Eating disorders are complicated medical and psychological issues that affect a wide range of individuals. At Penn State Behrend, the Eating Disorder Support Team (EDST) is here to help and confidentially guide students who may be struggling with disordered eating with the goal to positively impact overall wellness and ensure effective treatment.
The EDST provides support, referrals, and treatment for students with an eating disorder. As a collaborative team, this means that students will have access to a therapist, nutritionist, and physician. Community referrals also are available.
What are eating disorders?
There are four main types: anorexia, bulimia, binge eating disorder, and hypergymnasia.
- Severely restricting food intake through dieting or fasting; may include self-induced vomiting
- Intolerance for cold
- Preoccupation with food
- Fear of weight gain
- Flat mood
- Soft hair growth on face and body
- Being preoccupied with your body shape and weight; fear of weight gain
- Feeling that you can't control your eating behavior
- Eating until the point of discomfort or pain
- Eating much more food in a binge episode than in a normal meal or snack
- Forcing yourself to vomit or exercise too much to keep from gaining weight after binging
- Misusing laxatives, diuretics, or enemas after eating
- Restricting calories or avoiding certain foods between binges
- Using dietary supplements or herbal products excessively for weight loss
Binge Eating Disorder
- Eating unusually large amounts of food in a specific amount of time, such as over a 2-hour period
- Feeling that your eating behavior is out of control
- Eating even when you're full or not hungry
- Eating rapidly and until you are uncomfortably full
- Frequently eating alone or in secret
- Feeling depressed, disgusted, ashamed, guilty, or upset about your eating
- Frequently dieting, possibly without weight loss
- Unlike a person with bulimia, after a binge, you don't regularly compensate for extra calories eaten by vomiting, using laxatives, or exercising excessively.

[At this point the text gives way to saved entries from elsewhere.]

<file path="config.mk">
export PLATFORM = sky130hd
export DESIGN_NAME = mdv_mul_div_unit
export DESIGN_NICKNAME = d
export VERILOG_FILES = /design/src/rtl/mdv_pkg.sv /design/src/rtl/mdv_mul_div_unit.sv
export SDC_FILE = /design/constraint.sdc
export NUM_CORES = 2
export LEC_CHECK = 0
export BUFFER_PORTS_ARGS = -buffer_cell sky130_fd_sc_hd__buf_2
export CAP_MARGIN = 10
export CELL_PAD_IN_SITES_DETAIL_PLACEMENT = 0
export CELL_PAD_IN_SITES_GLOBAL_PLACEMENT = 1
export CORE_MARGIN = 8
export CORE_UTILIZATION = 50
export CTS_CLUSTER_SIZE = 8
export DETAILED_ROUTE_END_ITERATION = 10
export PLACE_DENSITY = 0.87
export SYNTH_ARGS = -nofsm -noshare
export SYNTH_HDL_FRONTEND = slang
export SYNTH_SLANG_ARGS = --single-unit
</file>
<file path="constraint.sdc">
create_clock -name sys_clk_i -period 26.7 [get_ports sys_clk_i]
set_clock_uncertainty 0.15 [all_clocks]
set_input_delay 1.335 -clock sys_clk_i [delete_from_list [all_inputs] [get_ports sys_clk_i]]
set_output_delay 1.335 -clock sys_clk_i [all_outputs]
set_load 0.1 [all_outputs]
</file>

You may even try to diet or eat normal meals. But restricting your diet may simply lead to more binge eating
- An ongoing daily preoccupation with exercise
- Feelings of guilt or anxiety when normal exercise schedule is not followed
- Exercising instead of working or attending school
- Feelings of isolation while exercising
- Loss of more than 5% of healthy body weight
- Lying about the extent of exercise routine
- Exercising when significantly ill or injured
- Thinking about food only as it relates to exercise
- Basing self-worth on the amount of exercise completed each day
How can I really be sure if I have an eating disorder?

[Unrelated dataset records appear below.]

===== src/seee_enum.sv =====
// feature-query enumeration and enclave instruction gating, per thread;
// assumes query, register write and instruction ports are synchronous.
`timescale 1ns/1ps

module seee_enum
	import seee_pkg::*;
#(
	parameter int                THREADS        = 2,
	parameter logic [THREADS-1:0] THREAD_SUPPORT = '1,
	parameter logic              HAS_GEN1       = 1'b1,
	parameter logic              HAS_GEN2       = 1'b1,
	parameter logic              HAS_VIRT       = 1'b0,
	parameter logic              HAS_TRACK      = 1'b0,
	parameter logic [31:0]       MISC_VECTOR    = 32'h0000_0000,
	parameter logic [7:0]        MAX_EXP_LEGACY = 8'h1f,
	parameter logic [7:0]        MAX_EXP_LONG   = 8'h24,
	parameter logic [31:0]       ATTR_MASK0     = 32'h0000_0036,
	parameter logic [31:0]       ATTR_MASK1     = 32'h0000_0000,
	parameter logic [31:0]       ATTR_MASK2     = 32'h0000_0007,
	parameter logic [31:0]       ATTR_MASK3     = 32'h0000_0000,
	parameter int                SECTIONS       = 4,
	parameter int                TW             = 1,
	parameter int                AW             = 2,
	parameter int                SW             = 3
)
(
	input  wire logic                  mclk,
	input  wire logic                  reset,
	input  wire logic                  clk_en,
	input  wire logic                  query_valid,
	input  wire logic [TW-1:0]         query_thread,
	input  wire logic [31:0]           query_leaf,
	input  wire logic [31:0]           query_subleaf,
	output logic                       result_valid_q,
	output logic      [31:0]           res_eax_q,
	output logic      [31:0]           res_ebx_q,
	output logic      [31:0]           res_ecx_q,
	output logic      [31:0]           res_edx_q,
	input  wire logic                  msr_wr_valid,
	input  wire logic [TW-1:0]         msr_wr_thread,
	input  wire logic [31:0]           msr_wr_data,
	output logic                       msr_wr_fault_q,
	output logic      [THREADS-1:0]    opted_in_q,
	input  wire logic                  sect_wr_valid,
	input  wire logic [AW-1:0]         sect_wr_index,
	input  wire logic [SECT_FIELD_WIDTH-1:0] sect_wr_base,
	input  wire logic [SECT_FIELD_WIDTH-1:0] sect_wr_size,
	output logic                       sect_wr_fault_q,
	output logic      [SW-1:0]         sect_count_q,
	input  wire logic                  instr_valid,
	input  wire logic [TW-1:0]         instr_thread,
	input  wire logic                  instr_extra_ud,
	output logic                       gate_ok_q,
	output logic                       gate_ud_q,
	output logic                       gate_gp_q
);

	// ----------------------------------------------------------------
	// elaboration checks and helpers
	// ----------------------------------------------------------------
	if (THREADS < 1 || TW < 1 || (1 << TW) < THREADS || SECTIONS < 1
		|| (1 << AW) < SECTIONS || (1 << SW) <= SECTIONS)
	begin : bad_cfg
		$error("seee_enum: thread or section widths too small");
	end

	// out-of-range thread indices read as not supported / not opted in
	function automatic logic thr_bit(input logic [THREADS-1:0] v,
		input logic [TW-1:0] t);
		thr_bit = (int'(t) < THREADS) ? v[t] : 1'b0;
	endfunction : thr_bit

	function automatic logic is_leaf(input logic [31:0] leaf,
		input logic [31:0] sub, input logic [31:0] l,
		input logic [31:0] s);
		is_leaf = (leaf == l) && (sub == s);
	endfunction : is_leaf

	logic [THREADS-1:0] fc_lock_q, fc_lock_d;
	logic [THREADS-1:0] fc_optin_q, fc_optin_d;
	logic [THREADS-1:0] opted_in_d;
	logic               msr_wr_fault_d;
	logic               sect_wr_fault_d;
	logic [SW-1:0]      sect_count_d;
	logic               mem_wr_en;
	logic [2*SECT_FIELD_WIDTH-1:0] mem_rd_data;
	logic               q1_valid_q, q1_valid_d;
	seee_kind_e         q1_kind_q, q1_kind_d;
	logic               q1_sup_q, q1_sup_d;
	logic               result_valid_d;
	logic [31:0]        res_eax_d, res_ebx_d, res_ecx_d, res_edx_d;
	logic               gate_ok_d, gate_ud_d, gate_gp_d;
	logic               q_sup, q_opt, i_sup, i_opt;
	logic [31:0]        sect_rel;

	// ----------------------------------------------------------------
	// feature control and section configuration
	// ----------------------------------------------------------------
	// once locked, a thread's control bits refuse every write
	always_comb
	begin
		fc_lock_d       = fc_lock_q;
		fc_optin_d      = fc_optin_q;
		sect_count_d    = sect_count_q;
		{msr_wr_fault_d, sect_wr_fault_d, mem_wr_en} = 3'h0;
		if (msr_wr_valid)
		begin
			if (!(int'(msr_wr_thread) < THREADS)
				|| thr_bit(fc_lock_q, msr_wr_thread)
				|| (msr_wr_data[FC_OPTIN_POS]
				&& !thr_bit(THREAD_SUPPORT, msr_wr_thread)))
				msr_wr_fault_d = 1'b1;
			else
			begin
				fc_lock_d[msr_wr_thread]  = msr_wr_data[FC_LOCK_POS];
				fc_optin_d[msr_wr_thread] = msr_wr_data[FC_OPTIN_POS];
			end
		end
		// sections are firmware setup: frozen once any thread locks
		if (sect_wr_valid)
		begin
			if ((|fc_lock_q) || !(int'(sect_wr_index) < SECTIONS))
				sect_wr_fault_d = 1'b1;
			else
			begin
				mem_wr_en = 1'b1;
				if (SW'(sect_wr_index) >= sect_count_q)
					sect_count_d = SW'(sect_wr_index) + SW'(1);
			end
		end
		opted_in_d = fc_lock_d & fc_optin_d;
	end

	always_ff @(posedge mclk)
	begin
		if (reset)
		begin
			{fc_lock_q, fc_optin_q} <= {2*THREADS{FC_RESET}};
			opted_in_q      <= '0;
			{msr_wr_fault_q, sect_wr_fault_q} <= 2'h0;
			sect_count_q    <= '0;
		end
		else if (clk_en)
		begin
			fc_lock_q       <= fc_lock_d;
			fc_optin_q      <= fc_optin_d;
			opted_in_q      <= opted_in_d;
			msr_wr_fault_q  <= msr_wr_fault_d;
			sect_wr_fault_q <= sect_wr_fault_d;
			sect_count_q    <= sect_count_d;
		end
	end

	seee_sect_mem #(.WIDTH(2*SECT_FIELD_WIDTH), .DEPTH(SECTIONS), .AW(AW))
	u_sect_mem (
		.mclk      (mclk),
		.reset     (reset),
		.clk_en    (clk_en),
		.wr_en     (mem_wr_en),
		.wr_addr   (sect_wr_index),
		.wr_data   ({sect_wr_size, sect_wr_base}),
		.rd_addr   (AW'(query_subleaf - SUBLEAF_SECT_FIRST)),
		.rd_data_q (mem_rd_data)
	);

	// ----------------------------------------------------------------
	// query stage one: classify the request
	// ----------------------------------------------------------------
	// opt-in steers only which sections exist, never a result bit
	always_comb
	begin
		q_sup      = thr_bit(THREAD_SUPPORT, query_thread);
		q_opt      = thr_bit(opted_in_q, query_thread);
		sect_rel   = query_subleaf - SUBLEAF_SECT_FIRST;
		q1_valid_d = query_valid;
		q1_sup_d   = q_sup;
		q1_kind_d  = K_NONE;
		if (is_leaf(query_leaf, query_subleaf, LEAF_EXT_FEAT, SUBLEAF_CAP))
			q1_kind_d = K_FEAT;
		else if (query_leaf == LEAF_ENCLAVE && q_sup)
		begin
			if (query_subleaf == SUBLEAF_CAP)
				q1_kind_d = K_CAP;
			else if (query_subleaf == SUBLEAF_ATTR)
				q1_kind_d = K_ATTR;
			else if (q_opt && sect_rel < 32'(sect_count_q))
				q1_kind_d = K_SECT;
		end
	end

	always_ff @(posedge mclk)
	begin
		if (reset)
		begin
			{q1_valid_q, q1_sup_q} <= 2'h0;
			q1_kind_q  <= K_NONE;
		end
		else if (clk_en)
		begin
			{q1_valid_q, q1_sup_q} <= {q1_valid_d, q1_sup_d};
			q1_kind_q  <= q1_kind_d;
		end
	end

	// ----------------------------------------------------------------
	// query stage two: build the four result words
	// ----------------------------------------------------------------
	// words are constants or parameters, except section words, which are read from the section memory that section writes fill
	always_comb
	begin
		result_valid_d = q1_valid_q;
		{res_eax_d, res_ebx_d, res_ecx_d, res_edx_d} = '0;
		unique case (q1_kind_q)
			K_NONE: ;
			K_FEAT:
				res_ebx_d[EXT_SUPPORT_POS] = q1_sup_q;
			K_CAP:
			begin
				res_eax_d[CAP_GEN1_POS]  = HAS_GEN1;
				res_eax_d[CAP_GEN2_POS]  = HAS_GEN2;
				res_eax_d[CAP_VIRT_POS]  = HAS_VIRT;
				res_eax_d[CAP_TRACK_POS] = HAS_TRACK;
				res_ebx_d = MISC_VECTOR;
				res_edx_d = {16'h0000, MAX_EXP_LONG,
					MAX_EXP_LEGACY};
			end
			K_ATTR:
			begin
				res_eax_d = ATTR_MASK0;
				res_ebx_d = ATTR_MASK1;
				res_ecx_d = ATTR_MASK2;
				res_edx_d = ATTR_MASK3;
			end
			K_SECT:
			begin
				res_eax_d = {mem_rd_data[SECT_HALF_WIDTH-1:0], 8'h00,
					SECT_TYPE_MEM};
				res_ebx_d = {12'h000,
					mem_rd_data[SECT_FIELD_WIDTH-1:SECT_HALF_WIDTH]};
				res_ecx_d = {mem_rd_data[SECT_FIELD_WIDTH+SECT_HALF_WIDTH-1:
					SECT_FIELD_WIDTH], 8'h00, SECT_PROT_CI};
				res_edx_d = {12'h000,
					mem_rd_data[2*SECT_FIELD_WIDTH-1:
					SECT_FIELD_WIDTH+SECT_HALF_WIDTH]};
			end
		endcase
	end

	always_ff @(posedge mclk)
	begin
		if (reset)
		begin
			result_valid_q <= 1'b0;
			{res_eax_q, res_ebx_q, res_ecx_q, res_edx_q} <= '0;
		end
		else if (clk_en)
		begin
			result_valid_q <= result_valid_d;
			{res_eax_q, res_ebx_q} <= {res_eax_d, res_ebx_d};
			{res_ecx_q, res_edx_q} <= {res_ecx_d, res_edx_d};
		end
	end

	// ----------------------------------------------------------------
	// enclave instruction gating
	// ----------------------------------------------------------------
	// decided from the registered opted_in_q, so a lock counts from the cycle after its write
	always_comb
	begin
		i_sup     = thr_bit(THREAD_SUPPORT, instr_thread);
		i_opt     = thr_bit(opted_in_q, instr_thread);
		{gate_ok_d, gate_ud_d, gate_gp_d} = 3'h0;
		if (instr_valid)
		begin
			if (!i_sup || instr_extra_ud)
				gate_ud_d = 1'b1;
			else if (!i_opt)
				gate_gp_d = 1'b1;
			else
				gate_ok_d = 1'b1;
		end
	end

	always_ff @(posedge mclk)
	begin
		if (reset)
			{gate_ok_q, gate_ud_q, gate_gp_q} <= 3'h0;
		else if (clk_en)
			{gate_ok_q, gate_ud_q, gate_gp_q} <=
				{gate_ok_d, gate_ud_d, gate_gp_d};
	end
endmodule : seee_enum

To determine if your eating behaviors fall into a problematic range, take this assessment. It’s free and confidential!
You can always refer to the EDST team by emailing Nicole Lowry.
Another option is to call the National Eating Disorders Association helpline at 1-800-931-2237.
How can I help a friend?
- Don’t be afraid to share your concerns in a gentle, caring way. “I’ve noticed that you don’t want to go out to eat with me anymore” or “I’ve noticed you seem sad lately, what’s the matter?”

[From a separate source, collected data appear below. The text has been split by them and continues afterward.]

==> src/sram_pkg.sv <==
// shared constants, carriers and helpers of the burst-of-four sram command and start-up block
// assumes one 25 MHz system clock; the memory clocks arrive as plain pins and are sampled
package sram_pkg;

	localparam int DATA_W      = 18;
	localparam int ADDR_W      = 6;
	localparam int MEM_DEPTH   = 64;
	localparam int FIFO_DEPTH  = 16;
	localparam int BURST_LEN   = 4;

	// timing
	localparam int CLK_PERIOD_NS = 40;
	localparam int CLK_STOP_NS   = 30;
	localparam int STOP_CYC_INT  = (CLK_STOP_NS / CLK_PERIOD_NS < 1) ? 1 : CLK_STOP_NS / CLK_PERIOD_NS;
	localparam logic [1:0] STOP_CYC = 2'(STOP_CYC_INT);
	localparam int LOCK_CYCLE_COUNT = 2048;
	localparam logic [11:0] LOCK_CNT_END = 12'(LOCK_CYCLE_COUNT);
	localparam logic [2:0] BURST_LEFT = 3'(BURST_LEN);
	localparam logic [2:0] WR_AFTER_FIRST = 3'(BURST_LEN - 1);

	typedef enum {INIT_IDLE, INIT_LOCK, INIT_READY} init_state_e;

	typedef struct packed {
		logic              vld;
		logic [ADDR_W-1:0] addr;
	} cmd_s;

	typedef struct packed {
		logic              vld;
		logic [DATA_W-1:0] data;
	} rword_s;

	typedef struct packed {
		logic [ADDR_W-1:0] addr;
		logic [DATA_W-1:0] data;
	} beat_s;

	function automatic logic [ADDR_W-1:0] burst_addr(input logic [ADDR_W-1:0] base, input logic [1:0] beat);
		return base + {{(ADDR_W-2){1'b0}}, beat};
	endfunction

endpackage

- Know your limitations. Eating disorders are biological-based illnesses, thus the need for professional multi-level treatment. BUT…don’t underestimate the power of a listening ear. Be consistent in your efforts to be present with your friend through this journey of recovery.
- Confide in a person you trust about your friend, including people on the EDST team! Professional intervention is necessary to promote healing. The best thing you can do is direct your friend to the help they need while being supportive along their recovery journey.